= ASSIGNMENT =
Scan the data that follows and count the lines with the string "zero"; answer with the count alone.

____________

[config.mk]
export PLATFORM = sky130hd
export DESIGN_NAME = mem_port_arbiter
export DESIGN_NICKNAME = d
export VERILOG_FILES = /design/src/rtl/mem_port_arbiter.sv
export SDC_FILE = /design/constraint.sdc
export NUM_CORES = 1
export LEC_CHECK = 0
export CELL_PAD_IN_SITES_DETAIL_PLACEMENT = 0
export CELL_PAD_IN_SITES_GLOBAL_PLACEMENT = 2
export CORE_MARGIN = 8
export CORE_UTILIZATION = 22
export DETAILED_ROUTE_END_ITERATION = 10
export PLACE_DENSITY = 0.89
export SYNTH_ARGS = -nofsm -noshare
export SYNTH_HDL_FRONTEND = slang
export SYNTH_SLANG_ARGS = --single-unit
[constraint.sdc]
create_clock -name clk -period 2.4 [get_ports clk]
set_input_delay 0.36 -clock clk [delete_from_list [all_inputs] [get_ports clk]]
set_output_delay 0.36 -clock clk [all_outputs]
set_load 0.01 [all_outputs]
[src/rtl/mem_port_arbiter.sv]
// Shares one 16-bit memory port between instruction fetch and load/store, with fixed wait states.
// Define MEM_ARB_STARVE_GUARD_EN to force a waiting fetch through after STARVE_LIMIT load/store grants.
module mem_port_arbiter #(
   parameter int WAIT_CYCLES  = 1,
   parameter int STARVE_LIMIT = 3
) (
   input  logic        clk,
   input  logic        reset,
   input  logic        pc_rd,
   input  logic [15:0] pc_addr,
   input  logic        ldst_rd,
   input  logic        ldst_wr,
   input  logic [15:0] ldst_addr,
   input  logic [15:0] ldst_wdata,
   input  logic [15:0] mem_rdata,
   output logic [15:0] mem_addr,
   output logic        mem_rd,
   output logic        mem_wr,
   output logic [15:0] mem_wdata,
   output logic        fetch_done,
   output logic [15:0] fetch_data,
   output logic        ldst_done,
   output logic [15:0] ldst_data,
   output logic        stall
);

   typedef enum logic [1:0] {IDLE, FETCH, LDST, DONE} state_t;

   localparam logic [2:0] WAIT_LOAD = 3'(WAIT_CYCLES);

   state_t     state;
   logic [2:0] wait_cnt;
   logic       ldst_req;
   logic       grant_ldst;

   assign ldst_req = ldst_rd | ldst_wr;
   assign stall    = (pc_rd | ldst_req) & ~(fetch_done | ldst_done);

`ifdef MEM_ARB_STARVE_GUARD_EN
   localparam int SW = (STARVE_LIMIT < 1) ? 1 : $clog2(STARVE_LIMIT + 1);

   logic [SW-1:0] starve_cnt;

   // Load/store loses its priority once a waiting fetch has been passed over STARVE_LIMIT times.
   assign grant_ldst = ldst_req & ~(pc_rd & (starve_cnt == SW'(STARVE_LIMIT)));

   always_ff @(posedge clk) begin
      if (reset) begin
         starve_cnt <= '0;
      end else if (state == IDLE) begin
         if (grant_ldst) begin
            if (!pc_rd)
               starve_cnt <= '0;
            else if (starve_cnt != SW'(STARVE_LIMIT))
               starve_cnt <= starve_cnt + SW'(1);
         end else if (pc_rd) begin
            starve_cnt <= '0;
         end
      end
   end
`else
   assign grant_ldst = ldst_req;
`endif

   always_ff @(posedge clk) begin
      if (reset) begin
         state      <= IDLE;
         wait_cnt   <= '0;
         mem_addr   <= '0;
         mem_rd     <= 1'b0;
         mem_wr     <= 1'b0;
         mem_wdata  <= '0;
         fetch_done <= 1'b0;
         ldst_done  <= 1'b0;
         fetch_data <= '0;
         ldst_data  <= '0;
      end else begin
         fetch_done <= 1'b0;
         ldst_done  <= 1'b0;
         case (state)
            IDLE: begin
               wait_cnt <= WAIT_LOAD;
               if (grant_ldst) begin
                  state     <= LDST;
                  mem_addr  <= ldst_addr;
                  mem_rd    <= ldst_rd;
                  mem_wr    <= ldst_wr;
                  mem_wdata <= ldst_wdata;
               end else if (pc_rd) begin
                  state    <= FETCH;
                  mem_addr <= pc_addr;
                  mem_rd   <= 1'b1;
                  mem_wr   <= 1'b0;
               end
            end
            FETCH, LDST: begin
               if (wait_cnt == 3'd0) begin
                  state  <= DONE;
                  mem_rd <= 1'b0;
                  mem_wr <= 1'b0;
                  if (state == FETCH) begin
                     fetch_data <= mem_rdata;
                     fetch_done <= 1'b1;
                  end else begin
                     // A store leaves the last load result untouched.
                     if (mem_rd)
                        ldst_data <= mem_rdata;
                     ldst_done <= 1'b1;
                  end
               end else begin
                  wait_cnt <= wait_cnt - 3'd1;
               end
            end
            default: state <= IDLE;
         endcase
      end
   end

endmodule

==> results by group <==
Global routing
  – Gr usage total: 0.109
  – Pin count of the biggest net entering global routing: 74
  – Antenna violations before repair: 0
  – M1 GR Usage: 0.125
  – Met3 usage: 0.0537
  – Vias in the first global route: just over 3000
  – First-pass GRT wire length: between 15000 and 20000 µm
  – GRT overflow: 0
  – GRT Max-Usage Layer: met2
  – Grt met2 use: 0.174

Worst setup path
  – Max stage delay cell, worst path: clkdlybuf4s50_1
  – Crit path depth: 4
  – Data arrival, critical path: 1.73 ns
  – Critical path required time: just over 2 ns
  – Buf+Inv Stages, Crit Path: 2
  – Element type at the critical path end: output port
  – Kind of cell adding the most delay to the critical path: buffers and inverters
  – Startpoint Class: input port
  – Worst Path Class, Setup: in2out
  – Worst r2r path cells: 6
  – CP max FO: 4
  – Worst path cell trace: clkdlybuf4s50_1 > nor3_4 > nor3_1 > clkdlybuf4s50_1
  – Most frequent CP cell: clkdlybuf4s50_1
  – Slowest Stage Delay on Critical Path: 0.50 ns

Timing
  – Hold Fails Final Rpt: 0
  – Unrepaired setup endpoints after global routing: false
  – Minimum clock period: approximately 2.1 ns
  – Final period util: 0.872
  – Worst clock skew: between 0.006 and 0.007 ns
  – Hold Slack: about 0.45 ns
  – Setup Viol. Count Final: 0
  – Measured slew at the worst slew-check pin: around 0.36 ns
  – Final Max Slew Viols: 0
  – FMAX: approximately 480 MHz
  – Setup TNS: 0 ns
  – Worst slew margin: 0.761

Pwr
  – Leak pwr: around 1.8 nW
  – Pwr dens: ~1000 nW/µm²
  – Combinational Power Share: 0.383
  – Sequential power share: 0.328
  – Sw Ratio: 0.316
  – Clock network fraction of total power: 0.289
  – Max VDD drop: between 0.0003 and 0.0004 V
  – Internal power: about 3.4 mW
  – Switching power of the nets: around 1.6 mW

Layout
  – Layout overhead on the synthesized area: 62.9%
  – Ant. Diodes: 0
  – Nets@finish: around 570
  – Layout Cells excl Fill: around 680
  – Layout cells sized above 1: 0.0840
  – Fin area: a little under 5000 µm²

Logic synthesis
  – Synth area leaders: dfxtp_1, nand2_1, a21oi_1
  – Share of the synthesized area in the top cell type: 0.487
  – Post-synth EDFFs: 0
  – Post-synth top flop: dfxtp_1
  – Synthesized area: approximately 3000 µm²
  – Commonest cells in the netlist: nand2_1, dfxtp_1, a21oi_1
  – Mapped Avg Cell Area: 8.29 µm²
  – Mapped Cells: between 300 and 400
  – Seq/Total Area, Yosys: 0.487
  – Net Count, Synth: 438
  – Flops & latches, synth: 73
  – Yosys warnings: 0
  – Most common cell in the synthesized netlist: nand2_1
  – Library cells used by synthesis: 30
  – Area leader, netlist: dfxtp_1
  – Post-synth ARST share: 0

Clock network
  – Clock Pin Slew Worst Setup and Hold Paths: 0.05 ns
  – Clk_lat worst skew: approximately 0.33 ns
  – Total CTS buffers: 9
  – Cts repair resizes: 0
  – CTS Root Buffer Type: clkbuf_16
  – Deepest clock path buffer count: 2
  – # clock sinks: 73
  – # hold bufs at CTS: 0
  – CTS tree: done
  – Postcts setup bufs: 0
  – H-tree levels: 3

Die
  – Die extent in y: ~130 µm
  – Core area: approximately 13000 µm²
  – Starting Density: 0.226
  – Die width: ~130 µm
  – Area of the die: about 18000 µm²
  – # IOs: 138
  – # rows: 42

Drt
  – DRT iter0 DRCs: between 100 and 150
  – Vias per inst: between 4 and 5
  – Remaining DRCs: 0
  – Routed Antenna Nets: 0
  – Avg WL per Cell: about 14 µm
  – Routed via count: just under 3000
  – DR pass1 iterations: 4
  – Total Wirelength: around 9400 µm

Place
  – Port buffer count: 137
  – Gp weighted congestion: between 0.7 and 0.8
  – DP Wirelength: 6890 µm
  – Inst Count DP: 660
  – DP Area: ~4600 µm²

Worst hold path
  – Worst Hold Depth: 2
  – Hold WC Path Type: reg2reg

Run status
  – Outcome: finished, final reports clean

Run
  – Max_cap viols: 0
## power groups by stage
| stage | Clock (mW) | Sequential, mW | Combinational (mW) |
|---|---|---|---|
| finish | 1.45 | 1.65 | 1.93 |
| CTS | 1.51 | 1.65 | 1.97 |
| global route | 1.57 | 1.69 | 2.14 |
| detailed placement | 0 | 1.68 | 1.96 |
| floorplan | 0 | 1.77 | 0.973 |
| global placement | 0 | 1.67 | 1.94 |
## registers in the layout, indices dropped and copies added, names as in the netlist
register	flops
wait_cnt	3
mem_rd	1
ldst_data	16
fetch_done	1
ldst_done	1
mem_addr	16
fetch_data	16
state	2
mem_wdata	16
mem_wr	1
## final timing paths
| kind | to | slack [ns] | from |
|---|---|---|---|
| max | stall | 0.31 | ldst_wr |
| min | mem_wdata[3] | 0.45 | mem_wdata[3] |
| max reg2reg | mem_rd | 0.51 | state[0] |
| min reg2reg | mem_wdata[3] | 0.45 | mem_wdata[3] |
## logic make-up (layout without fill, tap and decap cells)
| group | after synthesis | after routing | synth area share |
|---|---|---|---|
| adder cells (fa/ha/maj) | 7 | 7 | 0.0292 |
| flip-flops | 73 | 73 | 0.487 |
| buffers and inverters | 32 | 170 | 0.0517 |
| AO/OA/AOI/OAI | 88 | 88 | 0.193 |
| multiplexers | 5 | 5 | 0.0167 |
| AND/OR/NAND/NOR | 157 | 157 | 0.223 |
## layout make-up
type,instances,area (µm²)
clock buffer,14,264
sequential,73,1460
timing repair buffer,148,1470
clock inverter,2,60.1
tap,176,220
fill,1399,8410
multi-input combinational,257,1390
inverter,6,22.5
## routing by layer
layer / part of all wire / vias to the layer above
li1: - / 1472
met1: 0.44 / 1313
met2: 0.46 / 100
met3: 0.089 / 6
met4: 0.0077 / 0
met5: 0 / -
## worst register-to-register path: stages (launching register included)
cell and delay [ns]:
dfxtp_1 0.41, inv_1 0.09, ha_1 0.43, nand2b_1 0.26, a22oi_1 0.30, mux2i_1 0.23
nor2_1 0.05
## cells in the final DEF, fill, tap and decap left out, types with 2 or more instances in the layout
cell type and instances:
clkdlybuf4s50_1 136, nand2_1 117, dfxtp_1 73, a21oi_1 52
nor2_1 21, o21ai_0 16, a311oi_2 10, clkbuf_16 9
buf_4 9, ha_1 7, inv_1 6, a311oi_1 6
mux2i_1 5, nor3_1 3, nand2b_1 3, nor2b_1 3
clkbuf_1 3, bufinv_16 2, clkbuf_8 2, buf_12 2
## stage by stage
stage          power [mW]  setup slack [ns]  utilization
2_1_floorplan        2.75             0.670            -
6_report             5.03             0.307        0.368
4_1_cts              5.13             0.277        0.368
5_1_grt              5.40             0.208        0.368
3_5_place_dp         3.63             0.277        0.343
3_3_place_gp         3.61             0.276        0.343
No activity file was read; power rests on OpenSTA's default activity.
==> edit 1 (same settings) <==
Re-encode `state_t` (4 states) as one-hot, 4 bits wide.
--- a/src/rtl/mem_port_arbiter.sv
+++ b/src/rtl/mem_port_arbiter.sv
@@ -24,7 +24,7 @@
    output logic        stall
 );
 
-   typedef enum logic [1:0] {IDLE, FETCH, LDST, DONE} state_t;
+   typedef enum logic [3:0] {IDLE = 4'b0001, FETCH = 4'b0010, LDST = 4'b0100, DONE = 4'b1000} state_t;
 
    localparam logic [2:0] WAIT_LOAD = 3'(WAIT_CYCLES);
 
Behaviour: no difference found for any inputs over 10 cycles, from zero or initial values and one cycle with reset high; not proved beyond that.
==> edit 1 against the unedited design <==
- sequential cell count grew 2
- global-route usage is 1.5 points higher
- wire length grew 20%
- synthesized area rose by 6.5%
- highest routed layer unchanged
- setup slack got worse by 0.068 ns
- final cell count grew 1.3%
- cell area is 2.3% higher
Power is not compared: it rests on default switching activity, and its combinational part moved more than twofold at a synthesized area within 25%.
==> edit 1: results <==
{
  "status": "completed",
  "clockBufferCount": 11,
  "track_usage_pct": 12.3,
  "ys_types": 43,
  "clkCellAreaFrac_pct": 6.53,
  "grt_pass1_wl_um": 18000,
  "dr.first_iter.drc_count": 195,
  "placed_cell_area_um2": 4670,
  "yosysSeqAreaShare_pct": 47.0,
  "wirelength_um": 11300,
  "place_ws_ns": 0.216,
  "syn_nets": 451,
  "via_per_inst": 4.87,
  "crit_fanout": 6,
  "synth_area_leaders": "dfxtp_1 47%, a21oi_1 10%, nand3_1 7.5%",
  "tightestPinTransition_ns": 0.775,
  "nFlopsAndLatches": 75,
  "dieArea_um2": 18600,
  "synth_xor_area_share_pct": 0.548,
  "netlist_instances": 380,
  "layout.nets": 568,
  "hpwlAfterDp_um": 8000,
  "crit_path_max_incr_delay_ns": 0.58,
  "fillCellCount": 1487,
  "drive_gt1_share_pct": 6.59,
  "buffers": 145,
  "synth_top_area_share_pct": 47.0,
  "crit_arrival_ns": 1.80,
  "placedCellCount": 670,
  "drt_pre_antenna_iters": 5,
  "synth_compound_area_share_pct": 25.5,
  "seq_area_um2": 1500,
  "grt_pass1_vias": 3368
}
edit 1: changes by cell type after synthesis, sizes merged, moves of 3 or more:
cell    unedited run  this run
nor2              22         6
clkbuf            11        25
mux2i              5         1
ha                 7         2
a21oi             52        67
nand2            117        33
o21ai             17        50
nor4b              0         3
nand3              0        48
edit 1: power groups by stage:
stage	sequential [mW]	clock (mW)	combinational, mW
2_1_floorplan	1.48	0	0.460
3_3_place_gp	1.45	0	0.894
3_5_place_dp	1.45	0	0.902
4_1_cts	1.43	1.54	0.905
5_1_grt	1.45	1.59	0.981
6_report	1.43	1.49	0.890
edit 1: final timing paths:
kind,startpoint,endpoint,slack [ns],depth (start not counted)
worst min-delay path,fetch_data[10],fetch_data[10],0.47,2
worst max-delay path,ldst_wr,stall,0.24,4
worst max register to register,state[0],mem_addr[12],0.52,3
worst min register to register,fetch_data[10],fetch_data[10],0.47,2
edit 1: metal layers:
metal	track usage, %	share of wire (%)
met3	6.42	12
met1	14.4	43
met5	0	0
met4	3.42	0.86
met2	19.3	45
==> edit 2 (same settings) <==
Made on the original files. Build with the macro `MEM_ARB_STARVE_GUARD_EN` defined.
--- a/src/rtl/mem_port_arbiter.sv
+++ b/src/rtl/mem_port_arbiter.sv
@@ -1,5 +1,7 @@
 // Shares one 16-bit memory port between instruction fetch and load/store, with fixed wait states.
 // Define MEM_ARB_STARVE_GUARD_EN to force a waiting fetch through after STARVE_LIMIT load/store grants.
+`define MEM_ARB_STARVE_GUARD_EN
+
 module mem_port_arbiter #(
    parameter int WAIT_CYCLES  = 1,
    parameter int STARVE_LIMIT = 3
Formal check against the unedited RTL: no difference found for any inputs over 10 cycles, from zero or initial values and one cycle with reset high; that may be too few to reach the edited logic, so the function may still have changed.
==> edit 2 against the unedited design <==
- total power increased by 3.8%
- maximum frequency decreased by 5.1%
- sequential cell count increased by 2
- cell area increased by 2.8%
- clock power increased by 8%
- final cell count increased by 1.9%
- setup slack got worse by 0.11 ns
- wire length increased by 13%
- synthesized area increased by 3.8%
- non-clock buffer count increased by 1
==> edit 2: results <==
{
  "grt_use_met1_pct": 13.6,
  "grt_pass1_vias": 3260,
  "vdd_drop_max_mv": 0.287,
  "p_sw_mw": 1.72,
  "wl_per_cell_um": 15.5,
  "status": "completed",
  "dr.first_iter.drc_count": 143,
  "synth_mux_area_share_pct": 0.643,
  "powerDensity_nw_per_um2": 1040,
  "grt_pass1_wl_um": 16900,
  "routed-wl-met3_um": 810,
  "tightestPinTransition_ns": 0.763,
  "crit_path_max_incr_delay_ns": 0.60,
  "syn_nets": 451,
  "synth_area_leaders": "dfxtp_1 48%, a21oi_1 8.8%, nand2_1 7.8%",
  "hold_end": "fetch_data[2]",
  "p_leak_nw": 1.78,
  "drive_gt1_share_pct": 6.48,
  "ys_types": 36,
  "reg2reg_depth": 5,
  "crit_fanout": 6,
  "r2r-end": "state[0]",
  "r2r_slack_ns": 0.43,
  "hold_start": "fetch_data[2]",
  "track_usage_pct": 11.6,
  "clkTransAtPathRegs_ns": 0.06,
  "grt_use_met3_pct": 3.90,
  "placed_cell_area_um2": 4680,
  "via_per_inst": 4.60,
  "place_ws_ns": 0.141,
  "layout.nets": 579,
  "netlist_instances": 376,
  "r2r_start": "state[1]",
  "wl_met1_um": 4760,
  "hpwlAfterDp_um": 7770,
  "routabilityCongestion": 0.735,
  "wl_met2_um": 4900,
  "grt.met2_usage_pct": 18.6,
  "placedCellCount": 673,
  "fillCellCount": 1397,
  "pwr-share-seq_pct": 31.9,
  "synth_compound_area_share_pct": 22.2,
  "yosysSeqAreaShare_pct": 48.2,
  "synth_fa_ha_area_share_pct": 2.41,
  "wirelength_um": 10700
}
-- edit 2: changes by cell type after synthesis, moves of 4 or more --
| cell | before | now |
|---|---|---|
| a311oi_1 | 6 | 16 |
| a311oi_2 | 10 | 0 |
| buf_4 | 4 | 0 |
| clkbuf_1 | 11 | 21 |
| nand2_1 | 117 | 65 |
| nand3_1 | 0 | 16 |
| nand3b_1 | 1 | 16 |
| o21ai_0 | 16 | 37 |
-- edit 2: worst min-delay path, stage by stage (launching register included) --
cell     delay, ns
dfxtp_1       0.30
nand2_1       0.05
a21oi_1       0.05
-- edit 2: final cells by class --
type	instances	area (um2)	area share [%]
clock buffer	11	243	4.83
inverter	6	22.5	0.448
sequential	75	1500	29.9
clock inverter	5	100	1.99
tap	180	225	4.48
multi-input combinational	263	1470	29.2
timing repair buffer	149	1470	29.2
-- edit 2: kinds of logic after synthesis --
| logic type | after synthesis |
|---|---|
| simple gates | 137 |
| compound gates | 118 |
| flops | 75 |
| buf+inv | 38 |
| fa+ha+maj | 6 |
| mux | 2 |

____________

= EXERCISE ANSWER =
2